Ressaca financeira
Responsabilização pelo endividamento excessivo do consumidor deveria ser uma premissa básica do mercado
Passadas a correria e a euforia típicas do Natal, ceia compartilhada com família e amigos, presentes recebidos e entregues, o comércio varejista faz as contas e pretende comemorar bons resultados, mas a ressaca financeira começa a se fazer realidade para muitas famílias juiz-foranas.
O apelo ao consumo desenfreado começou antes mesmo da liberação da primeira parcela do 13º salário para os celetistas. Antes de o dinheiro cair na conta, muitos foram conquistados pelas promessas de descontos agressivos, comprometendo o extra que nem havia chegado à carteira. Agora, com as duas parcelas depositadas e com o aumento expressivo dos gastos, típico deste fim de ano, com pouca sobra – ou quase nenhuma – na conta corrente, para muitos fica a sensação de que era preciso ter feito um uso mais racional do abono natalino.

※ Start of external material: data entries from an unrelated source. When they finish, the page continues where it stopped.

## config.mk

```make
export PLATFORM = sky130hd
export DESIGN_NAME = mem_access
export DESIGN_NICKNAME = d
export VERILOG_FILES = /design/src/rtl/mem_access.sv
export SDC_FILE = /design/constraint.sdc
export NUM_CORES = 1
export LEC_CHECK = 0
export ABC_AREA = 1
export CAP_MARGIN = 20
export CORE_ASPECT_RATIO = 1.75
export CORE_MARGIN = 2
export CORE_UTILIZATION = 48
export CTS_BUF_LIST = sky130_fd_sc_hd__clkbuf_16
export DETAILED_ROUTE_END_ITERATION = 16
export DONT_BUFFER_PORTS = 1
export MAX_ROUTING_LAYER = met4
export PLACE_DENSITY = 0.64
export SYNTH_ARGS = -nofsm -noshare
export SYNTH_HDL_FRONTEND = slang
export SYNTH_SLANG_ARGS = --single-unit
```

## constraint.sdc

```tcl
create_clock -name clk_in -period 3.45 [get_ports clk_in]
set_input_delay 0.69 -clock clk_in [delete_from_list [all_inputs] [get_ports clk_in]]
set_output_delay 0.69 -clock clk_in [all_outputs]
set_load 0.01 [all_outputs]
```
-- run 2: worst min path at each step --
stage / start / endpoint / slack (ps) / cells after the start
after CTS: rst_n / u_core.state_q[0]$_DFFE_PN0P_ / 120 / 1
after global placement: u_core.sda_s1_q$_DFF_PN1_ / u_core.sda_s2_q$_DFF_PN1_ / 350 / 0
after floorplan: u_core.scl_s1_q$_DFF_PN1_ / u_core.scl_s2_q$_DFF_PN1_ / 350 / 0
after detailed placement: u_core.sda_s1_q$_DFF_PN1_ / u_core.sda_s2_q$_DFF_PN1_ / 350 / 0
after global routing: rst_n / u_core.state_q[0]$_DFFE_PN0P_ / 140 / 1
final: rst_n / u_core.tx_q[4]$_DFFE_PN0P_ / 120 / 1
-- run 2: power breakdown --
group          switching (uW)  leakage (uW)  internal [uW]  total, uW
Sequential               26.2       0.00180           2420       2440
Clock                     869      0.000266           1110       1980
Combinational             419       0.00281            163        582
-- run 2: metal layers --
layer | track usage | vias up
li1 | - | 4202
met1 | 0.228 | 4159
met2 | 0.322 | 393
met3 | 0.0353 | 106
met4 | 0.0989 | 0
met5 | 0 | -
--- src/rtl/gray_ptr_fifo_gray_ptr.sv ---
// gray_ptr: W-bit wrapping pointer kept in both binary and gray form.
//   clk, reset_n : clock, asynchronous active-low reset
//   clr          : synchronous clear to zero (wins over inc)
//   inc          : advance the pointer by one, wrapping modulo 2**W
//   bin, gray    : registered binary and gray values; gray is computed from the
//                  next binary value so both update on the same edge.
module gray_ptr
    import gray_ptr_fifo_pkg::*;
#(
    parameter int W = 5
) (
    input  logic         clk,
    input  logic         reset_n,
    input  logic         clr,
    input  logic         inc,
    output logic [W-1:0] bin,
    output logic [W-1:0] gray
);

    if (W < 2 || W > PTR_MAX_W) begin : g_bad_w
        $error("gray_ptr: W must be in 2..%0d", PTR_MAX_W);
    end

    logic [W-1:0] bin_q, bin_d;
    logic [W-1:0] gray_q, gray_d;

    always_comb begin
        bin_d = bin_q;
        if (clr) begin
            bin_d = '0;
        end else if (inc) begin
            bin_d = bin_q + W'(1);
        end
        gray_d = W'(b2g_converter(PTR_MAX_W'(bin_d)));
    end

    always_ff @(posedge clk or negedge reset_n) begin
        if (!reset_n) begin
            bin_q  <= '0;
            gray_q <= '0;
        end else begin
            bin_q  <= bin_d;
            gray_q <= gray_d;
        end
    end

    assign bin  = bin_q;
    assign gray = gray_q;

endmodule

O Natal passou, mas o apelo ao consumo, não. Ao contrário. As vitrines enfeitadas com temas natalinos já perdem espaço para as roupas brancas e, daqui a alguns dias, começam os saldões de início de ano, aqueles em que clientes fazem fila na porta de grandes magazines e levam TVs no braço, mediante a redução expressiva nos valores das etiquetas. Há, ainda, o movimento de troca de presentes, momento decisivo para fidelizar clientes e até efetivar novas compras, de olho nos produtos desejados para a viagem de férias. O que muitos se esquecem, para desespero dos educadores financeiros, é que 2024 pode ser de mudança, mas uma característica permanece inalterada: a fatura das despesas sazonais chega. E chega rápido.

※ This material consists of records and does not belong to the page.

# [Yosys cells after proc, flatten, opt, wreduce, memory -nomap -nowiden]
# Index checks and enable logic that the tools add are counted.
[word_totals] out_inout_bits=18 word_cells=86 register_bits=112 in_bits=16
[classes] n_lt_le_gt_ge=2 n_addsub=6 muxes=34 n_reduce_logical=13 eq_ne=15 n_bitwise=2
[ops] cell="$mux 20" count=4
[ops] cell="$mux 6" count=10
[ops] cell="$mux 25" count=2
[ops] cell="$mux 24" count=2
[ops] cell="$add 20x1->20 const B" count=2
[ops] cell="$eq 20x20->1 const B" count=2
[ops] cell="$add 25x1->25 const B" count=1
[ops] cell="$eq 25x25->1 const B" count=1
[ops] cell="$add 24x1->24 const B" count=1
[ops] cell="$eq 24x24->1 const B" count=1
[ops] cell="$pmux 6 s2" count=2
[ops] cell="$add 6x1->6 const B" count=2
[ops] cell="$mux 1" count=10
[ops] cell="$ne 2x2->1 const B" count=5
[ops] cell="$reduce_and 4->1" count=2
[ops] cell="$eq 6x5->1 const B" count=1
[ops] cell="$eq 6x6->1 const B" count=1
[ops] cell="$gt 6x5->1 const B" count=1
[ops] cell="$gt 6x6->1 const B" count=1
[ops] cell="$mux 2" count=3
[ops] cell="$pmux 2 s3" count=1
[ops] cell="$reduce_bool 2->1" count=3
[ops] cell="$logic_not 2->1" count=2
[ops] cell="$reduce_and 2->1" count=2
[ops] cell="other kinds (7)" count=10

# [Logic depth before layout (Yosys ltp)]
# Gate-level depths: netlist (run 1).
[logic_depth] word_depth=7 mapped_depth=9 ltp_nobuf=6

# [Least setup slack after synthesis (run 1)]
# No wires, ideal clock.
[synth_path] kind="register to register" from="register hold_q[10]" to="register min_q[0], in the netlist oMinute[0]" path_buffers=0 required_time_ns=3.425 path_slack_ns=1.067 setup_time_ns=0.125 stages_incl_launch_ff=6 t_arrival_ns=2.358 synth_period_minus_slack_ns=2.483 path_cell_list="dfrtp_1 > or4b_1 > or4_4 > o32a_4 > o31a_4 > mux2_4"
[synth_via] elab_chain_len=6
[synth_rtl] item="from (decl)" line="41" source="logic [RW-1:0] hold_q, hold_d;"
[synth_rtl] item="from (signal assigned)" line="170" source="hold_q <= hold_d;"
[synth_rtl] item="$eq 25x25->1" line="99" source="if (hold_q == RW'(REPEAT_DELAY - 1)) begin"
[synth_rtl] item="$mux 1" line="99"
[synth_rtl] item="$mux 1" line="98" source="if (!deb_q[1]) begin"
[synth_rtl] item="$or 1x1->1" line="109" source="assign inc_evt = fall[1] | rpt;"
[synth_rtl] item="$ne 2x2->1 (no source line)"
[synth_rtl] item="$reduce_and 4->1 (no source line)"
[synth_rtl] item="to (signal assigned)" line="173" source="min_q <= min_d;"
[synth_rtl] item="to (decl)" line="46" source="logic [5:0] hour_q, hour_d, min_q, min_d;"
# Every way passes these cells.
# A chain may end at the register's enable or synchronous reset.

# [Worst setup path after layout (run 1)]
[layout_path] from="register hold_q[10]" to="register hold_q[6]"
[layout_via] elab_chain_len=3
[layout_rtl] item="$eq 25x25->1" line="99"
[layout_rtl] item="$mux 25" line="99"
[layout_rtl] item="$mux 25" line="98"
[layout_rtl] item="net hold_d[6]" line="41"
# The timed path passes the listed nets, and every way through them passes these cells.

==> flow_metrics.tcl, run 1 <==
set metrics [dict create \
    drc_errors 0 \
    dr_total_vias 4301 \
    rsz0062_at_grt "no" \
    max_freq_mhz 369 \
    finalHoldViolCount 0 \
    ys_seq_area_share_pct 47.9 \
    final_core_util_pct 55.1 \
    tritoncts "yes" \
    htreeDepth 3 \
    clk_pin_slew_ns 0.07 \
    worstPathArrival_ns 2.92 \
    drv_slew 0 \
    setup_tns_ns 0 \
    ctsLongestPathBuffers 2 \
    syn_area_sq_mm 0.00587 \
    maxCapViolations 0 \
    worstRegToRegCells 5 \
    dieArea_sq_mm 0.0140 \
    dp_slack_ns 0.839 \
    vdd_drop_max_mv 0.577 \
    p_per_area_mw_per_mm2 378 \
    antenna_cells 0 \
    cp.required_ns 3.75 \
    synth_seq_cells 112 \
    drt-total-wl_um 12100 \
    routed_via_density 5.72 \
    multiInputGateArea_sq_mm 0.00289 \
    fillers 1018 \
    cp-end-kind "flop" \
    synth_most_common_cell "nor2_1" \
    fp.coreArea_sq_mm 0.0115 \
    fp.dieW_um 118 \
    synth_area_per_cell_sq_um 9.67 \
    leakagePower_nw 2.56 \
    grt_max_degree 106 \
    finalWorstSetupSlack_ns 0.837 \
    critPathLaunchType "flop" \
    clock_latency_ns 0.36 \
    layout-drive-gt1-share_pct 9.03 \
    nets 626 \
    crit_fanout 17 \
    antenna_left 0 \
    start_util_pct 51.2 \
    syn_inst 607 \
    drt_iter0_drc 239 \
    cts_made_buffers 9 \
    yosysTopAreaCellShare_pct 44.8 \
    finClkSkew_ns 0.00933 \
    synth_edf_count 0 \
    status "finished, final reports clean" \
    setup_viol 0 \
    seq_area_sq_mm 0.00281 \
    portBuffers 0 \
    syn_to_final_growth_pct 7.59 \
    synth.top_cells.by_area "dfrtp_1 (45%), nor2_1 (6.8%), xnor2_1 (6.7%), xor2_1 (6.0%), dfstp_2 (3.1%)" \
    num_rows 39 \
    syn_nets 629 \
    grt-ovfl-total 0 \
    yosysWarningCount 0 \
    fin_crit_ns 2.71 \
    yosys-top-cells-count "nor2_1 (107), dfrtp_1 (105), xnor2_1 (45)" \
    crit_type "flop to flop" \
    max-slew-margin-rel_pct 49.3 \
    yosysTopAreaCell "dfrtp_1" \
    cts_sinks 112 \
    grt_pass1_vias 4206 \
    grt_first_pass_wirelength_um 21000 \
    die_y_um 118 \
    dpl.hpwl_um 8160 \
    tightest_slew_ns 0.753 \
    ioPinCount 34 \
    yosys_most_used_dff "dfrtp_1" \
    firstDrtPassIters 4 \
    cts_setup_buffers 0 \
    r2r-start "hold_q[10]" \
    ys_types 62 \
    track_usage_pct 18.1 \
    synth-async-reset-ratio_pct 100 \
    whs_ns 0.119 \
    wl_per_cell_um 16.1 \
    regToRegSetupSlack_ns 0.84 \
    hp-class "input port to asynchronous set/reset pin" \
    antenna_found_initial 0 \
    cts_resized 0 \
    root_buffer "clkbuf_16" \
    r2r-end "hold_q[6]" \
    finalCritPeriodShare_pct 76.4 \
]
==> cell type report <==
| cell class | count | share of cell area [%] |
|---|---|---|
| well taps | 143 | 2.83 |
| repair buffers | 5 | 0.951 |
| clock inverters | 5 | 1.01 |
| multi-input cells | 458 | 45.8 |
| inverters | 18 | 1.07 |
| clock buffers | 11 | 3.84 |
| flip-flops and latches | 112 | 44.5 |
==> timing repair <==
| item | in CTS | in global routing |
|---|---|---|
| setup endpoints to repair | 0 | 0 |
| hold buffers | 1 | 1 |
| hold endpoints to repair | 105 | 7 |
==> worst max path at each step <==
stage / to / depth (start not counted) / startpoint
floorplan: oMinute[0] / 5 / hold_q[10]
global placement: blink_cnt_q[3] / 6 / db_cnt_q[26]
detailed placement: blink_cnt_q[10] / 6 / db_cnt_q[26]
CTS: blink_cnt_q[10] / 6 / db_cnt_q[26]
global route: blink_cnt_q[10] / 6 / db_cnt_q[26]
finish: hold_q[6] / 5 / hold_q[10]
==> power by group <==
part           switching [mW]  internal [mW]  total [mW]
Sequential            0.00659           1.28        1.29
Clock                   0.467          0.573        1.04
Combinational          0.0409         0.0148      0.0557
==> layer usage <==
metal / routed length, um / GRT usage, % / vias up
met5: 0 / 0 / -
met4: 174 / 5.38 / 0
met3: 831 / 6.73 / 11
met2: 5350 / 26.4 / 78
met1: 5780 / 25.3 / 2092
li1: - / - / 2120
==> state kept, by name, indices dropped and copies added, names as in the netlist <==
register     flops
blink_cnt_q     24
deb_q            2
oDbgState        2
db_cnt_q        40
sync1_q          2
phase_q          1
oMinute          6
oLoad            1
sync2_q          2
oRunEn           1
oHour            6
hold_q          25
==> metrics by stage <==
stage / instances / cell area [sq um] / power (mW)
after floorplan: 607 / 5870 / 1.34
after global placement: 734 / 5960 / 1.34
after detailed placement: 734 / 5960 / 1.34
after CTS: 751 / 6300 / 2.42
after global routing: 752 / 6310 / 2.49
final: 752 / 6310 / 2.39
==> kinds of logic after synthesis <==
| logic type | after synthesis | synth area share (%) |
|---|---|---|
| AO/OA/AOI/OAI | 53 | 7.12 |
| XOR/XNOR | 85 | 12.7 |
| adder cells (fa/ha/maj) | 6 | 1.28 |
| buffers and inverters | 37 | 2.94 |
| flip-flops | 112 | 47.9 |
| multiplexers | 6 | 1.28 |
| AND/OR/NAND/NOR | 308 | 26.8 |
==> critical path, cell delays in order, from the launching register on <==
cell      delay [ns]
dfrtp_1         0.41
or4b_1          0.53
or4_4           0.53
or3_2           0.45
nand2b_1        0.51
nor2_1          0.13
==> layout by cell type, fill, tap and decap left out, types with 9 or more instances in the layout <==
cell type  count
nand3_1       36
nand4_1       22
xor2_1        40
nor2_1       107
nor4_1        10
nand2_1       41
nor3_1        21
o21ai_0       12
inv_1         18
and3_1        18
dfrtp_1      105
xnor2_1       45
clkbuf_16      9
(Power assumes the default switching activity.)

Os pais já sabem de cor: não há mensalidade escolar em janeiro, mas a última parcela da rematrícula paga desde o último trimestre do ano anterior está no extrato. Há os livros e o material escolar a ser comprado, o uniforme que precisa ser renovado, o transporte escolar que precisa ser pago, a fatura do cartão, inflada com os parcelamentos dos presentes de Natal e os gastos de dezembro, fora as tradicionais contas de início de ano, como IPVA e IPTU, só para citar duas.

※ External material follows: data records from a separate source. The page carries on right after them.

$ cat src/rtl/video_fetch.sv
// Frame-memory reader: fetches bsize bytes over a single-outstanding read
// handshake, packs them little-endian and hands the word to the line buffer.
module video_fetch #(
    parameter int bsize       = 4,
    parameter int ADDR_W      = 17,
    parameter int FRAME_BYTES = 76800
) (
    input  logic                 clk25MHz,
    input  logic                 reset,
    input  logic                 en,
    input  logic                 frame_start,
    input  logic                 watermark_on,
    input  logic                 full,
    output logic [ADDR_W-1:0]    mem_addr,
    output logic                 mem_rd,
    input  logic [7:0]           mem_data,
    input  logic                 mem_valid,
    output logic [bsize*8-1:0]   data,
    output logic                 load,
    output logic                 underrun
);

    localparam int WORD_W = bsize * 8;
    localparam int CNT_W  = (bsize > 1) ? $clog2(bsize) : 1;
    localparam logic [ADDR_W-1:0] LAST_ADDR = ADDR_W'(FRAME_BYTES - 1);
    localparam logic [CNT_W-1:0]  LAST_CNT  = CNT_W'(bsize - 1);

    typedef enum logic [2:0] {IDLE, ISSUE, WAIT, HOLD, LOAD, DRAIN} state_t;

    state_t              state_reg, state_next;
    logic [ADDR_W-1:0]   addr_reg, addr_next;
    logic                rd_reg, rd_next;
    logic [WORD_W-1:0]   data_reg, data_next;
    logic [WORD_W-1:0]   stage_reg, stage_next;
    logic                load_reg, load_next;
    logic                underrun_reg, underrun_next;
    logic [CNT_W-1:0]    cnt_reg, cnt_next;
    logic                pend_reg, pend_next;
    logic                prefetch_reg, prefetch_next;

    logic [WORD_W-1:0]   merged;
    logic [ADDR_W-1:0]   addr_inc;
    logic                drain_needed;

    // Staging word with the incoming byte dropped into the current slot.
    for (genvar gi = 0; gi < bsize; gi++) begin : g_slot
        assign merged[8*gi +: 8] = (cnt_reg == CNT_W'(gi)) ? mem_data : stage_reg[8*gi +: 8];
    end

    assign addr_inc = (addr_reg == LAST_ADDR) ? '0 : addr_reg + 1'b1;

    // A response that lands in the same cycle as frame_start retires the read.
    assign drain_needed = pend_reg &&
                          !(mem_valid && (state_reg == WAIT || state_reg == DRAIN));

    always_comb begin
        state_next    = state_reg;
        addr_next     = addr_reg;
        rd_next       = 1'b0;
        data_next     = data_reg;
        stage_next    = stage_reg;
        load_next     = 1'b0;
        underrun_next = underrun_reg;
        cnt_next      = cnt_reg;
        pend_next     = pend_reg;
        prefetch_next = prefetch_reg;

        case (state_reg)
            IDLE: begin
                if (watermark_on || !full) begin
                    state_next    = ISSUE;
                    cnt_next      = '0;
                    prefetch_next = full;
                    rd_next       = 1'b1;
                    pend_next     = 1'b1;
                end
            end
            ISSUE: begin
                state_next = WAIT;
            end
            WAIT: begin
                if (mem_valid) begin
                    stage_next = merged;
                    pend_next  = 1'b0;
                    addr_next  = addr_inc;
                    if (cnt_reg == LAST_CNT) begin
                        state_next = HOLD;
                        data_next  = merged;
                    end else begin
                        cnt_next   = cnt_reg + 1'b1;
                        state_next = ISSUE;
                        rd_next    = 1'b1;
                        pend_next  = 1'b1;
                    end
                end
            end
            HOLD: begin
                if (!full) begin
                    state_next = LOAD;
                    load_next  = 1'b1;
                end
            end
            LOAD: begin
                state_next = IDLE;
            end
            DRAIN: begin
                if (mem_valid) begin
                    pend_next  = 1'b0;
                    state_next = IDLE;
                end
            end
            default: begin
                state_next = IDLE;
            end
        endcase

        if ((state_reg == ISSUE || state_reg == WAIT) && prefetch_reg && !full) begin
            underrun_next = 1'b1;
        end

        if (frame_start) begin
            addr_next     = '0;
            cnt_next      = '0;
            underrun_next = 1'b0;
            load_next     = 1'b0;
            rd_next       = 1'b0;
            data_next     = data_reg;
            pend_next     = drain_needed;
            state_next    = drain_needed ? DRAIN : IDLE;
        end
    end

    always_ff @(posedge clk25MHz or posedge reset) begin
        if (reset) begin
            state_reg    <= IDLE;
            addr_reg     <= '0;
            rd_reg       <= 1'b0;
            data_reg     <= '0;
            stage_reg    <= '0;
            load_reg     <= 1'b0;
            underrun_reg <= 1'b0;
            cnt_reg      <= '0;
            pend_reg     <= 1'b0;
            prefetch_reg <= 1'b0;
        end else if (en) begin
            state_reg    <= state_next;
            addr_reg     <= addr_next;
            rd_reg       <= rd_next;
            data_reg     <= data_next;
            stage_reg    <= stage_next;
            load_reg     <= load_next;
            underrun_reg <= underrun_next;
            cnt_reg      <= cnt_next;
            pend_reg     <= pend_next;
            prefetch_reg <= prefetch_next;
        end
    end

    assign mem_addr = addr_reg;
    assign mem_rd   = rd_reg;
    assign data     = data_reg;
    assign load     = load_reg;
    assign underrun = underrun_reg;

endmodule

Na engrenagem econômica, a injeção do abono natalino, o movimento de pagamento de dívidas pelos consumidores, em busca de crédito para novas aquisições, e o consumo no comércio varejista são fundamentais para consolidar a recuperação do setor, massacrado pelos efeitos da pandemia e que, até então, não havia conseguido atingir os mesmos patamares pré-Covid, além de impulsionar toda a cadeia produtiva. Não restam dúvidas.
Porém, a necessidade de se repensar o modelo atual de apelo agressivo ao consumo, muitas vezes feito de forma enganosa, a que tantos estão expostos, sem conhecimento financeiro prévio capaz de dimensionar os impactos perversos e duradouros na saúde financeira do trabalhador e de toda a sua família, é também uma realidade que se impõe, e não deveria ficar restrita a alertas compartilhados por economistas dedicados às finanças pessoais.
A responsabilização pelo endividamento excessivo do consumidor, uma realidade para inúmeras famílias juiz-foranas e brasileiras, deveria ser uma premissa básica do mercado. Até porque não adianta o trabalhador gastar tudo que tem – e comprometer o que não tem – em dezembro e passar o resto do ano inadimplente, sem crédito e sem condições de atender suas necessidades básicas nem de contribuir para movimentar a economia. Nessa equação, perdem todos. Em maior ou menor grau.